WHAT YOU SHOULD DO:
From the entries below, pull out each line where "unsigned" appears.

DATA EXCERPTS:
## src/rtl/uart_rx_ctrl_pkg.sv

```systemverilog
// Shared types and constants for the UART receive controller and its sampler.
package uart_rx_ctrl_pkg;

    typedef enum logic [2:0] {
        IDLE   = 3'd0,
        START  = 3'd1,
        DATA   = 3'd2,
        PARITY = 3'd3,
        STOP   = 3'd4
    } rx_state_e;

    localparam int unsigned PRESC_8  = 8;
    localparam int unsigned PRESC_16 = 16;
    localparam int unsigned PRESC_32 = 32;

    // Offsets relative to Prescale/2: three captures, the vote, and the cycle the vote is visible
    localparam int unsigned SMP_OFS_EARLY = 1;
    localparam int unsigned SMP_OFS_LATE  = 1;
    localparam int unsigned SMP_OFS_DEC   = 2;
    localparam int unsigned SMP_OFS_RDY   = 3;

    function automatic int unsigned presc_legal(input int unsigned presc);
        if (presc == PRESC_16 || presc == PRESC_32) begin
            return presc;
        end
        return PRESC_8;
    endfunction

endpackage

```

## src/rtl/uart_rx_sampler.sv

```systemverilog
// Oversampling edge counter with three mid-bit captures and a 2-of-3 majority vote.
module uart_rx_sampler
    import uart_rx_ctrl_pkg::*;
#(
    parameter int unsigned PRESC_W = 6
) (
    input  logic               CLK,
    input  logic               RST,
    input  logic               rx_i,
    input  logic               run_i,
    input  logic [PRESC_W-1:0] presc_i,
    output logic [PRESC_W-1:0] edge_cnt_o,
    output logic               sampled_bit_o
);

    logic [PRESC_W-1:0] edge_cnt_q, edge_cnt_d;
    logic [2:0]         smp_q, smp_d;
    logic               sampled_bit_q, sampled_bit_d;

    logic [PRESC_W-1:0] half_c;
    logic [PRESC_W-1:0] pt_early_c;
    logic [PRESC_W-1:0] pt_late_c;
    logic [PRESC_W-1:0] pt_dec_c;

    always_comb begin
        half_c        = presc_i >> 1;
        pt_early_c    = half_c - PRESC_W'(SMP_OFS_EARLY);
        pt_late_c     = half_c + PRESC_W'(SMP_OFS_LATE);
        pt_dec_c      = half_c + PRESC_W'(SMP_OFS_DEC);

        edge_cnt_d    = edge_cnt_q;
        smp_d         = smp_q;
        sampled_bit_d = sampled_bit_q;

        if (!run_i) begin
            edge_cnt_d = '0;
        end else begin
            if (edge_cnt_q == presc_i - PRESC_W'(1)) begin
                edge_cnt_d = '0;
            end else begin
                edge_cnt_d = edge_cnt_q + PRESC_W'(1);
            end
            if (edge_cnt_q == pt_early_c) smp_d[0] = rx_i;
            if (edge_cnt_q == half_c)     smp_d[1] = rx_i;
            if (edge_cnt_q == pt_late_c)  smp_d[2] = rx_i;
            if (edge_cnt_q == pt_dec_c) begin
                sampled_bit_d = (smp_q[0] & smp_q[1]) | (smp_q[0] & smp_q[2]) |
                                (smp_q[1] & smp_q[2]);
            end
        end
    end

    always_ff @(posedge CLK or negedge RST) begin
        if (!RST) begin
            edge_cnt_q    <= '0;
            smp_q         <= '0;
            sampled_bit_q <= 1'b0;
        end else begin
            edge_cnt_q    <= edge_cnt_d;
            smp_q         <= smp_d;
            sampled_bit_q <= sampled_bit_d;
        end
    end

    assign edge_cnt_o    = edge_cnt_q;
    assign sampled_bit_o = sampled_bit_q;

endmodule

```

## src/rtl/uart_rx_ctrl.sv

```systemverilog
// UART receive controller: frame FSM, bit counter and deserializer around uart_rx_sampler.
// Define UART_RX_STRT_GLITCH_CHK_EN to drop start bits that vote high.
module uart_rx_ctrl
    import uart_rx_ctrl_pkg::*;
#(
    parameter int unsigned DATA_W  = 8,
    parameter int unsigned PRESC_W = 6
) (
    input  logic               CLK,
    input  logic               RST,
    input  logic               RX_IN,
    input  logic               PAR_EN,
    input  logic [PRESC_W-1:0] Prescale,
    input  logic               par_err,
    output logic               sampled_bit,
    output logic               par_chk_en,
    output logic               par_deassert,
    output logic [DATA_W-1:0]  P_DATA,
    output logic               data_valid,
    output logic               stp_err
);

    localparam int unsigned BIT_CNT_W = $clog2(DATA_W + 3);

    rx_state_e            state_q, state_d;
    logic [BIT_CNT_W-1:0] bit_cnt_q, bit_cnt_d;
    logic [DATA_W-1:0]    p_data_q, p_data_d;
    logic [PRESC_W-1:0]   presc_q, presc_d;
    logic                 par_en_q, par_en_d;
    logic                 par_flag_q, par_flag_d;
    logic                 par_chk_en_q, par_chk_en_d;
    logic                 par_deassert_q, par_deassert_d;
    logic                 data_valid_q, data_valid_d;
    logic                 stp_err_q, stp_err_d;

    logic [PRESC_W-1:0]   edge_cnt;
    logic                 smp_bit;
    logic                 run_c;
    logic                 start_c;
    logic                 last_c;
    logic                 dec_c;
    logic                 rdy_c;
    logic [PRESC_W-1:0]   half_c;

    assign run_c = (state_q != IDLE);

    uart_rx_sampler #(
        .PRESC_W (PRESC_W)
    ) u_sampler (
        .CLK           (CLK),
        .RST           (RST),
        .rx_i          (RX_IN),
        .run_i         (run_c),
        .presc_i       (presc_q),
        .edge_cnt_o    (edge_cnt),
        .sampled_bit_o (smp_bit)
    );

    // Bit-time landmarks: last edge, vote edge, and first cycle the vote is visible
    always_comb begin
        half_c = presc_q >> 1;
        last_c = (edge_cnt == presc_q - PRESC_W'(1));
        dec_c  = (edge_cnt == half_c + PRESC_W'(SMP_OFS_DEC));
        rdy_c  = (edge_cnt == half_c + PRESC_W'(SMP_OFS_RDY));
    end

    always_comb begin
        state_d        = state_q;
        bit_cnt_d      = bit_cnt_q;
        p_data_d       = p_data_q;
        presc_d        = presc_q;
        par_en_d       = par_en_q;
        par_flag_d     = par_flag_q;
        par_chk_en_d   = 1'b0;
        par_deassert_d = 1'b0;
        data_valid_d   = 1'b0;
        stp_err_d      = stp_err_q;
        start_c        = 1'b0;

        case (state_q)
            IDLE: begin
                if (!RX_IN) start_c = 1'b1;
            end
            START: begin
                if (last_c) begin
                    state_d   = DATA;
                    bit_cnt_d = bit_cnt_q + BIT_CNT_W'(1);
                end
`ifdef UART_RX_STRT_GLITCH_CHK_EN
                if (rdy_c && smp_bit) state_d = IDLE;
`endif
            end
            DATA: begin
                if (rdy_c) p_data_d = {smp_bit, p_data_q[DATA_W-1:1]};
                if (last_c) begin
                    bit_cnt_d = bit_cnt_q + BIT_CNT_W'(1);
                    if (bit_cnt_q == BIT_CNT_W'(DATA_W)) begin
                        state_d = par_en_q ? PARITY : STOP;
                    end
                end
            end
            PARITY: begin
                if (dec_c) par_chk_en_d = 1'b1;
                if (last_c) begin
                    par_flag_d = par_err;
                    bit_cnt_d  = bit_cnt_q + BIT_CNT_W'(1);
                    state_d    = STOP;
                end
            end
            STOP: begin
                if (rdy_c) begin
                    stp_err_d    = ~smp_bit;
                    data_valid_d = smp_bit & (~par_en_q | ~par_flag_q);
                end
                // A low line on the final edge is the next start bit; take it without an idle cycle
                if (last_c) begin
                    state_d = IDLE;
                    if (!RX_IN) start_c = 1'b1;
                end
            end
            default: state_d = IDLE;
        endcase

        if (start_c) begin
            state_d        = START;
            bit_cnt_d      = '0;
            presc_d        = PRESC_W'(presc_legal(32'(Prescale)));
            par_en_d       = PAR_EN;
            par_flag_d     = 1'b0;
            par_deassert_d = 1'b1;
            stp_err_d      = 1'b0;
        end
    end

    always_ff @(posedge CLK or negedge RST) begin
        if (!RST) begin
            state_q        <= IDLE;
            bit_cnt_q      <= '0;
            p_data_q       <= '0;
            presc_q        <= PRESC_W'(PRESC_8);
            par_en_q       <= 1'b0;
            par_flag_q     <= 1'b0;
            par_chk_en_q   <= 1'b0;
            par_deassert_q <= 1'b0;
            data_valid_q   <= 1'b0;
            stp_err_q      <= 1'b0;
        end else begin
            state_q        <= state_d;
            bit_cnt_q      <= bit_cnt_d;
            p_data_q       <= p_data_d;
            presc_q        <= presc_d;
            par_en_q       <= par_en_d;
            par_flag_q     <= par_flag_d;
            par_chk_en_q   <= par_chk_en_d;
            par_deassert_q <= par_deassert_d;
            data_valid_q   <= data_valid_d;
            stp_err_q      <= stp_err_d;
        end
    end

    assign sampled_bit  = smp_bit;
    assign par_chk_en   = par_chk_en_q;
    assign par_deassert = par_deassert_q;
    assign P_DATA       = p_data_q;
    assign data_valid   = data_valid_q;
    assign stp_err      = stp_err_q;

endmodule
```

ANSWER SPACE:
    localparam int unsigned PRESC_8  = 8;
    localparam int unsigned PRESC_16 = 16;
    localparam int unsigned PRESC_32 = 32;
    localparam int unsigned SMP_OFS_EARLY = 1;
    localparam int unsigned SMP_OFS_LATE  = 1;
    localparam int unsigned SMP_OFS_DEC   = 2;
    localparam int unsigned SMP_OFS_RDY   = 3;
    function automatic int unsigned presc_legal(input int unsigned presc);
    parameter int unsigned PRESC_W = 6
    parameter int unsigned DATA_W  = 8,
    parameter int unsigned PRESC_W = 6
    localparam int unsigned BIT_CNT_W = $clog2(DATA_W + 3);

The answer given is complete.